Y ahora, de repente, Darwin se daba cuenta de que la brutalidad de la naturaleza, la persecución del débil por el fuerte, se aplicaba también a los seres humanos. Habían entrado en una parte de la selva donde el camino se había borrado y un esclavo negro, con una espada, había sido enviado por delante para abrir camino. Darwin trató de hablar al hombre en su español vacilante, ayudándose de gestos un poco exagerados para hacerse comprender, pero aún no había terminado la frase cuando vio con gran sorpresa que el hombre se conducía como si le fueran a golpear. Dejó caer las manos, se puso en actitud sumisa y se cogió la cabeza, esperando que cayera el golpe sobre él. Darwin se quedó horrorizado. ¿Eran todos los esclavos tan fáciles al temor como este, estaban tan asustados?

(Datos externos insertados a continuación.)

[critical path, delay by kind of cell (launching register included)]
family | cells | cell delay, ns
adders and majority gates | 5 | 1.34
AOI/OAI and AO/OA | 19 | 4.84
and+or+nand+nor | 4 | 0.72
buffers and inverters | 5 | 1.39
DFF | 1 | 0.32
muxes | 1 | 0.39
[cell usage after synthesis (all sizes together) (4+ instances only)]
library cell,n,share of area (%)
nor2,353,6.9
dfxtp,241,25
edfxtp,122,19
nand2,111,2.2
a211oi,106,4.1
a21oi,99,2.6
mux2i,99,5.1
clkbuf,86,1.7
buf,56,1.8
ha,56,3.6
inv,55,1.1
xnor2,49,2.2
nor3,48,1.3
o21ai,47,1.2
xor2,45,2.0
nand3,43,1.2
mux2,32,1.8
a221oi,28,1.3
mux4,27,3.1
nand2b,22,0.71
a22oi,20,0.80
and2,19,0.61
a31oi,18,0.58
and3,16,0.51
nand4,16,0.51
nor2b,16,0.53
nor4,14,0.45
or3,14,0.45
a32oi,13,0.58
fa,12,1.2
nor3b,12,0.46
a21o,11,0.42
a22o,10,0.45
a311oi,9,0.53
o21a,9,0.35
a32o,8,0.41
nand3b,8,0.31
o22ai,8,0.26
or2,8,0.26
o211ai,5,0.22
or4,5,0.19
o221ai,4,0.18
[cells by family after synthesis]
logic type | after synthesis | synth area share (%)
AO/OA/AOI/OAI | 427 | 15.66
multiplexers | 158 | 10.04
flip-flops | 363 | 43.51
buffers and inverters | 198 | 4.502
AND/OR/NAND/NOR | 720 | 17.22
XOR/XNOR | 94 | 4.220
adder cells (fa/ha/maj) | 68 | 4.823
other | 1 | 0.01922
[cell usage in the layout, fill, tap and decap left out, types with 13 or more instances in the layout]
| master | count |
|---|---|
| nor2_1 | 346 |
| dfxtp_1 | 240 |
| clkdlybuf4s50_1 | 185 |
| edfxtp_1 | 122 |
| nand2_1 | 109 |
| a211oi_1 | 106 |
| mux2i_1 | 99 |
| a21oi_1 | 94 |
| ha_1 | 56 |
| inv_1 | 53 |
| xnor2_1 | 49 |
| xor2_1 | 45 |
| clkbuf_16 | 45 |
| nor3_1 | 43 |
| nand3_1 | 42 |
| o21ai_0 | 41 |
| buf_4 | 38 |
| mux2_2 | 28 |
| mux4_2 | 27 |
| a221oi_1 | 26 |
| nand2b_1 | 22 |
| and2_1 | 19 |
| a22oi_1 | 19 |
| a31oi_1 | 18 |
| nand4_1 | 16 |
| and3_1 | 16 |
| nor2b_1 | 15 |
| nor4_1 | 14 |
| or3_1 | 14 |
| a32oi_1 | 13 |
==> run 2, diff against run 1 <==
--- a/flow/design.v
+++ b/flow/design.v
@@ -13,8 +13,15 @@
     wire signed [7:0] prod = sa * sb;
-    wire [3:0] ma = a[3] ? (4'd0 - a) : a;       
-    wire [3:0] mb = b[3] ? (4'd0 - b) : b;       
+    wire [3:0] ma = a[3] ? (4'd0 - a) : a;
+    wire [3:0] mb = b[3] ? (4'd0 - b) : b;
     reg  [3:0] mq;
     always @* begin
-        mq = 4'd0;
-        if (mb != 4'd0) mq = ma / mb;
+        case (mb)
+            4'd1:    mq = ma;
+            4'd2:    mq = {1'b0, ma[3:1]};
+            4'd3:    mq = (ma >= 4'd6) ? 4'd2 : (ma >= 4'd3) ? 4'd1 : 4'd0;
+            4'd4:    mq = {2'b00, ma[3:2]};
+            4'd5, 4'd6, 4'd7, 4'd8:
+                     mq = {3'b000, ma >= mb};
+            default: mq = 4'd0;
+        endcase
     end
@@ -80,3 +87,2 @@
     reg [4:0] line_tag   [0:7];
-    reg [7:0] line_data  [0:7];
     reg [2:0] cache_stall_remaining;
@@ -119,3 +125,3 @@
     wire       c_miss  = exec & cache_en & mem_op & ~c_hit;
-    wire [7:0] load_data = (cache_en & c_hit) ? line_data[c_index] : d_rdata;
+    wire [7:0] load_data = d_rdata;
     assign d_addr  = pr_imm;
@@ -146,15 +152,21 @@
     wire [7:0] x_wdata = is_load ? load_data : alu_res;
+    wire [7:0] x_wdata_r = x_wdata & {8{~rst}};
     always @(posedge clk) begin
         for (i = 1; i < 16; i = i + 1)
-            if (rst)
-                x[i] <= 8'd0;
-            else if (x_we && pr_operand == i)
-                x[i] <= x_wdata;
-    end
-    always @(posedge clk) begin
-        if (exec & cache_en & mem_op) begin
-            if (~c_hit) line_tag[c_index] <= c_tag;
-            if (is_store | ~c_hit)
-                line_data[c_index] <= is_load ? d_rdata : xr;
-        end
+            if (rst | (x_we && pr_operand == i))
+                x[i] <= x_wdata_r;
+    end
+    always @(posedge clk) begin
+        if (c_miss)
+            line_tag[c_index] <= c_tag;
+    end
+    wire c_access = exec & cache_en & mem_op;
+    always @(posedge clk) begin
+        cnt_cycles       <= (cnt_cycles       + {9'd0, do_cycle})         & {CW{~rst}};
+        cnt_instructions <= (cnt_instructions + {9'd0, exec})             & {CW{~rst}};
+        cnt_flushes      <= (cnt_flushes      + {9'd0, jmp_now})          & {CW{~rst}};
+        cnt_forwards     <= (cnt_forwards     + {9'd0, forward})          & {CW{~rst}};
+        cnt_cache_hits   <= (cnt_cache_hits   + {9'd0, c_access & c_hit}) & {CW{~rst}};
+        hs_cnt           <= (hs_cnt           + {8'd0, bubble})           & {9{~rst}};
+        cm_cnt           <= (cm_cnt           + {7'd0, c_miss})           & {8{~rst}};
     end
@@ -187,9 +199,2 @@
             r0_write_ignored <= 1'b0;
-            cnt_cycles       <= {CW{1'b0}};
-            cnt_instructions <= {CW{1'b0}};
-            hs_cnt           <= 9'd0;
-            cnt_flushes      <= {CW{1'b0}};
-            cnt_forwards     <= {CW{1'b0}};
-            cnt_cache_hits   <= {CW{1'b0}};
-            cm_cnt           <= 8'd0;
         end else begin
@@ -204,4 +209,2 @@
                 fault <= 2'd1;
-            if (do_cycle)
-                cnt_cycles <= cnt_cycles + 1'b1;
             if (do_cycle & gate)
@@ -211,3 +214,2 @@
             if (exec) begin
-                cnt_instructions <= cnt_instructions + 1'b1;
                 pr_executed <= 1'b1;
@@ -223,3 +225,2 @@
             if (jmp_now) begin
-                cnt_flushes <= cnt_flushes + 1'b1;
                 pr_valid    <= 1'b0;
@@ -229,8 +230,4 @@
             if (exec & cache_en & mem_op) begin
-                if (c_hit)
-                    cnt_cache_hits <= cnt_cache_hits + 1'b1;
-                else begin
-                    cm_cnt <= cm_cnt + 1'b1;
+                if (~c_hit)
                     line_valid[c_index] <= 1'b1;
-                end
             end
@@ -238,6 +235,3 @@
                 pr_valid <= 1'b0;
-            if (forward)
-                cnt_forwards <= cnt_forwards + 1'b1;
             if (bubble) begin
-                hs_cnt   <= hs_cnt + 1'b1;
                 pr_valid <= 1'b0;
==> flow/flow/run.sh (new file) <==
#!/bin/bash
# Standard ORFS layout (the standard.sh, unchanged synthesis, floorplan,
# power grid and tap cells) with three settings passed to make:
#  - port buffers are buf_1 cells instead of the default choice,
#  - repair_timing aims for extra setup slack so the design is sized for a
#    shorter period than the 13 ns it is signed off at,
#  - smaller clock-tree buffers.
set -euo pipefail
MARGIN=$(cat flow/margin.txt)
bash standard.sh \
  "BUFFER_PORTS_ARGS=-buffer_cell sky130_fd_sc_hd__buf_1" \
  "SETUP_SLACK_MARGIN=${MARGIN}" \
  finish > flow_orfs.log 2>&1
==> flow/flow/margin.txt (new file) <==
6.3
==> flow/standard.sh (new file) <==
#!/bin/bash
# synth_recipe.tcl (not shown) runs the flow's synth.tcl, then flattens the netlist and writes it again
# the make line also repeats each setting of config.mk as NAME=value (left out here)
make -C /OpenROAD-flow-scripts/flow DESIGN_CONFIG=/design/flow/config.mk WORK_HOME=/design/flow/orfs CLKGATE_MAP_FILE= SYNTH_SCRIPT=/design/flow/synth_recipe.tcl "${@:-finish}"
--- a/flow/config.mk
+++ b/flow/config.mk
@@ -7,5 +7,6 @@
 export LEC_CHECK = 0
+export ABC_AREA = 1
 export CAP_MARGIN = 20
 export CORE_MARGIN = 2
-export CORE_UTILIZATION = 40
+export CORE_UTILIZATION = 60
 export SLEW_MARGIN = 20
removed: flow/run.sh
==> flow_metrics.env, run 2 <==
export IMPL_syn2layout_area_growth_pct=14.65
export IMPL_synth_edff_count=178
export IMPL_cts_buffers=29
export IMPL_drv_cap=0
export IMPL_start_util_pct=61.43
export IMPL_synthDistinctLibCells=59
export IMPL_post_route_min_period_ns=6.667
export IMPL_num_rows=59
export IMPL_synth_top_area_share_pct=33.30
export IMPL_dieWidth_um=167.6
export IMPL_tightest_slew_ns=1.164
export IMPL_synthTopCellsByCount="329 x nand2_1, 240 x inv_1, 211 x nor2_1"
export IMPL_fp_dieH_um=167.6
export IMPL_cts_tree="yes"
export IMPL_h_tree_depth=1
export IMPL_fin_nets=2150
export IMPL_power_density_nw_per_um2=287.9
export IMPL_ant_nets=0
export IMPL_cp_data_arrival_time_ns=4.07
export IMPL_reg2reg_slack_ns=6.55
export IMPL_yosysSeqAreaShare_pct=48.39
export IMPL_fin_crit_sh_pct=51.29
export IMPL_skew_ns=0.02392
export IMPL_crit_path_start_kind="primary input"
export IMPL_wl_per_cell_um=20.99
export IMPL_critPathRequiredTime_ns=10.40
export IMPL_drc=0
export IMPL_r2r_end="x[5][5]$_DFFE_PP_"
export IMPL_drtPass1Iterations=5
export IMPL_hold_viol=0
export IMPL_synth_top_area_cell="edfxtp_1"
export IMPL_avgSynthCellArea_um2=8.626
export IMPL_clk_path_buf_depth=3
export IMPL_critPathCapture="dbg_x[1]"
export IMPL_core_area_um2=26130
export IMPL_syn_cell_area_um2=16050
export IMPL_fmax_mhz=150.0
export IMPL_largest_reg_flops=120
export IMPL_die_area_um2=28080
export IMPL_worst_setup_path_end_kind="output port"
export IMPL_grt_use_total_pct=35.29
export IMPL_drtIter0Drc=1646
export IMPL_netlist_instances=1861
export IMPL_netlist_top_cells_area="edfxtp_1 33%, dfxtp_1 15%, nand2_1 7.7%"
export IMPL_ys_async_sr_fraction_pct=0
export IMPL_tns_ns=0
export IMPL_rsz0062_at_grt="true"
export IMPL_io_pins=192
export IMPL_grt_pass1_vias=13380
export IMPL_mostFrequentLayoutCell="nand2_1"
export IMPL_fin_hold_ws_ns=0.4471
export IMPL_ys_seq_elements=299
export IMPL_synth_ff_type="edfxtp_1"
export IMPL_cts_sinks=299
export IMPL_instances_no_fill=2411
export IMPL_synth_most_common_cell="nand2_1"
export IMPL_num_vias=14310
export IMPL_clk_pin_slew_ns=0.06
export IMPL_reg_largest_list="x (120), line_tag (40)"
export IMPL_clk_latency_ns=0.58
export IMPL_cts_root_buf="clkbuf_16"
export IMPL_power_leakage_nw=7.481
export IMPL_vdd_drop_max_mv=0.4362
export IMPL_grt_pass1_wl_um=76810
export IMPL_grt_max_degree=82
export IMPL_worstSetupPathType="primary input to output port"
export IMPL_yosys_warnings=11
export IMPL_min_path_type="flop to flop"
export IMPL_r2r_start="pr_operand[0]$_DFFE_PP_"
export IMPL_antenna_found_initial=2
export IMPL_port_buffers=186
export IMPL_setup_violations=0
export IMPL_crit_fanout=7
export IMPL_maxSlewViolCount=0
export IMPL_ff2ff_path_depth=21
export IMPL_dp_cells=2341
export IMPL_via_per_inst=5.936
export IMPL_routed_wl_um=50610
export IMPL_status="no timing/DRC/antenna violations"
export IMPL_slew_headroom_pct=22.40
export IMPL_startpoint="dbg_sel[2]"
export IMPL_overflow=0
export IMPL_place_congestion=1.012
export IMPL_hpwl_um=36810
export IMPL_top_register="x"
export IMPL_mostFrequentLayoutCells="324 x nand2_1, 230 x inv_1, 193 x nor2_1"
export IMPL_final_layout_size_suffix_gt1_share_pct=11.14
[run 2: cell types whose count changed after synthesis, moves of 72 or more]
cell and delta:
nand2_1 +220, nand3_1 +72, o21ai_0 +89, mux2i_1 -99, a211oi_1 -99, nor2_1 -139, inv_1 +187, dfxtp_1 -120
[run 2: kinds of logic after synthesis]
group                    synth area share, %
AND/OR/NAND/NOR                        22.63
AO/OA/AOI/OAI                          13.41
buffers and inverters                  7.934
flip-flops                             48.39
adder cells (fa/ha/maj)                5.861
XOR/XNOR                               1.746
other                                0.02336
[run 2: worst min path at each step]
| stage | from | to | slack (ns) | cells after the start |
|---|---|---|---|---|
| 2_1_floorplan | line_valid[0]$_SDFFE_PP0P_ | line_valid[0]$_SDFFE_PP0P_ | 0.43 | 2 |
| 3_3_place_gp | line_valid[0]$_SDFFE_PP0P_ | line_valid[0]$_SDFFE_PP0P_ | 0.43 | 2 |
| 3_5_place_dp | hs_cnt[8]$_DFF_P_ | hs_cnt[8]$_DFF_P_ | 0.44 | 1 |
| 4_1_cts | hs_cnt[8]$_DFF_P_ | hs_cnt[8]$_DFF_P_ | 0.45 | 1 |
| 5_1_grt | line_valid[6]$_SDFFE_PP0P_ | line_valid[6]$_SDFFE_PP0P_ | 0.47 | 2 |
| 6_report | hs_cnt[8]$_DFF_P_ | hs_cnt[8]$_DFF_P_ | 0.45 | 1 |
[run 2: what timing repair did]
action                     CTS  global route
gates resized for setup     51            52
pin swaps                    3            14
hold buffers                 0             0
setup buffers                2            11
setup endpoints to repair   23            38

Lennon, que poseía un buen número de esclavos, le tranquilizó. ¿Pero, podía tranquilizarle? En aquellos momentos cabalgaban hacia una colina de desnudo granito, empinada, en donde durante algún tiempo un grupo de esclavos prófugos habían logrado esconderse y habían conseguido arrancar al suelo una manera de vivir. Los esclavos habían construido hasta un pequeño grupo de cabañas con ramas, que eran copia exacta de las que ellos habían habitado, antes de ser capturados, en África. Las cabañas aparecían ahora vacías. Un grupo de soldados brasileños se emboscó y capturó a todos los prófugos, a excep­ción de una mujer, que había preferido darse muerte a la pers­pectiva de ser de nuevo esclavizada; la mujer se lanzó desde lo alto de la colina y se hizo trizas contra las rocas. «Me dijeron en Inglaterra antes de salir —escribió Darwin a su hermana Carolina—, que cuando conociera por mis propios ojos a los esclavos cambiaría mis opiniones; el único cambio que han sufrido es que me he hecho una idea mucho más elevada del carácter de los negros de la que tenía antes.»
Al acercarse a la hacienda de Lennon se disparó un cañón y empezó a tocar una campana para anunciar su llegada. Aquel estampido rasgó el profundo silencio de la selva. Los esclavos de la plantación llegaron en masa a recibirlos. Era un lugar delicioso, una especie de cuadrángulo, rodeado de cabañas de techo de paja, con la vivienda del amo en un lado y, enfrente, los establos, los almacenes de la plantación y los dormitorios de los esclavos. En las habitaciones del amo los sofás y las sillas talladas, que hubieran podido provenir de cualquier salón Vic­toriano, hacían un raro contraste con aquel lugar de paredes encaladas, con los techos de paja y las ventanas sin cristales. Montones de granos de café estaban apilados en el centro del patio y había un gran ir y venir de perros y gallinas, caballos y otros animales de la finca; las mujeres estaban en cuclillas alrededor de sus fogones y los niños, desnudos, jugaban al sol. Se preparó para los huéspedes una comilona fantástica. Darwin había terminado apenas con el pavo cuando tuvo que habérselas con el cerdo asado; mientras, toda la vida palpitante de la hacienda se movía a su alrededor: niños, gallinas, perros, «todas las variedades de viejos galgos», dice Darwin, aparecían por los espacios abiertos de la casa y tenían que ser ahuyentados por un esclavo, cuyo único cometido consistía en eso.
Lennon, dueño y señor de aquel pequeño feudo, resultaba una especie de enigma. Durante el viaje a caballo desde Río de Janeiro, Lennon había dado la impresión a Darwin de una persona razonable y de mente liberal; pero ahora, de repente, y sin razón justificada, se encolerizó de manera violenta con el encargado de la finca, un hombre llamado Cowper. Quizá fuera el calor, quizá la pertinacia de los niños que se entrome­tían, quizá un viejo agravio entre los dos; pero, de cualquier manera, Lennon parecía fuera de sí, por la furia. Anunció que iba a vender a todas las mujeres esclavas y a sus hijos, que serían separados de sus padres y maridos y que los enviaría a Río para venderlos en pública subasta. En particular habló de deshacerse de un niño mulato por quien el encargado sentía mucho afecto. Entonces fue cuando los dos hombres sacaron las pistolas y quizá hubieran empezado a disparar de no haber intervenido Darwin y otros.
El viaje de Darwin en el «Beagle» por Alan Moorehead publicado en "La Revista de Occidente" en agosto de 1970

17 marzo 2008

Ondas

ondas

El viaje de Darwin en el «Beagle» por Alan Moorehead (4)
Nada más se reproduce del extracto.